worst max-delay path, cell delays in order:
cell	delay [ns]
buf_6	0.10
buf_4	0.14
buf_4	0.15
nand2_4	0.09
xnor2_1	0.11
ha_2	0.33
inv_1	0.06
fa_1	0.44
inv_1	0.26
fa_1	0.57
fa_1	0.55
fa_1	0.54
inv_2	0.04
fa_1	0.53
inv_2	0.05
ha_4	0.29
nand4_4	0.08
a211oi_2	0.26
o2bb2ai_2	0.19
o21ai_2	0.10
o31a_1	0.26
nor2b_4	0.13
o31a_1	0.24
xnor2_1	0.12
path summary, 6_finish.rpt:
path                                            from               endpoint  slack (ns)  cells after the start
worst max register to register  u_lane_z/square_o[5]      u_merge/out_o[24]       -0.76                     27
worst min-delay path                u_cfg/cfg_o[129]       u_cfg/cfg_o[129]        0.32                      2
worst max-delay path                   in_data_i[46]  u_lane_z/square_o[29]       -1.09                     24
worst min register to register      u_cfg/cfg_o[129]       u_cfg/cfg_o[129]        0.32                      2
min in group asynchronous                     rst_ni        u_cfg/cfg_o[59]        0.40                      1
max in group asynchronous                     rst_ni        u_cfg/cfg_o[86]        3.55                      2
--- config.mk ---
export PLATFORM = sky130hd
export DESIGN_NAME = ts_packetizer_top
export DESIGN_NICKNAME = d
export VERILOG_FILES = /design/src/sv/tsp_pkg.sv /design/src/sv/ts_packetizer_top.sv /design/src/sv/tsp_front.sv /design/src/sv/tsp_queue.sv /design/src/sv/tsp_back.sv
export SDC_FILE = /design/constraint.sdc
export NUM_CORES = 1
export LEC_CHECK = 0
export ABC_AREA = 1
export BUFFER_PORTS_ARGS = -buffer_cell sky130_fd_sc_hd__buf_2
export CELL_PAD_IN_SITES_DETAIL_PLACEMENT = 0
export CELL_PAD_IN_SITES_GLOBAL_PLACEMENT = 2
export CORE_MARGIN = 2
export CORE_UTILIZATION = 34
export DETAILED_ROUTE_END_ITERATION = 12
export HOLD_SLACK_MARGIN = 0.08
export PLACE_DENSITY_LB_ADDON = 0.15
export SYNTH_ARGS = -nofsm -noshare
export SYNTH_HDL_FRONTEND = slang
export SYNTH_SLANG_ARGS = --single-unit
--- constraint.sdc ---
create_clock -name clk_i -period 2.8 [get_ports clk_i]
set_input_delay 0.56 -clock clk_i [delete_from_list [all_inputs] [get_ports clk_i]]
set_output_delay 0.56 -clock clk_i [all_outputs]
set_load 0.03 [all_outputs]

* * * * * * * * *

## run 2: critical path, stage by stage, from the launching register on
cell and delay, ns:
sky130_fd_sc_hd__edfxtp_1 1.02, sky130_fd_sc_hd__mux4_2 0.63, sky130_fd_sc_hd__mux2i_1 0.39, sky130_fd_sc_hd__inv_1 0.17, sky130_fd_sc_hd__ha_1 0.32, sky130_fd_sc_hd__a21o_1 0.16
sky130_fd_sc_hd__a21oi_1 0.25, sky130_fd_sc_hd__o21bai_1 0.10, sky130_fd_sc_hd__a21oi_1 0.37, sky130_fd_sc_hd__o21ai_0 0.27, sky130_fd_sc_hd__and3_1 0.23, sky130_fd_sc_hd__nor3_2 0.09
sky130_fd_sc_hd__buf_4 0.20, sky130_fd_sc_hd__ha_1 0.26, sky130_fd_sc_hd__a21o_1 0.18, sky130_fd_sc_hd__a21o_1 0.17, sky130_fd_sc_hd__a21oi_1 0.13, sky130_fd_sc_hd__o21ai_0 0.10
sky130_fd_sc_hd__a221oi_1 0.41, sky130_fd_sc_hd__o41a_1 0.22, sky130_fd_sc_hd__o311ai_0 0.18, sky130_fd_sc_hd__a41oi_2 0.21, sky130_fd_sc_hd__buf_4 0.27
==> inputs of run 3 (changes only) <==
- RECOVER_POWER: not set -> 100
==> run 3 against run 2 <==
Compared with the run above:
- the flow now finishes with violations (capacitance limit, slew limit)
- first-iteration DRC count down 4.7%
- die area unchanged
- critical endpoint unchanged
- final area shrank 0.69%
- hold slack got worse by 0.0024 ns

* * * * * * * * *

Action item
Each line of the entries where the string "unchanged" occurs should be shown.

Your response
- die area unchanged
- critical endpoint unchanged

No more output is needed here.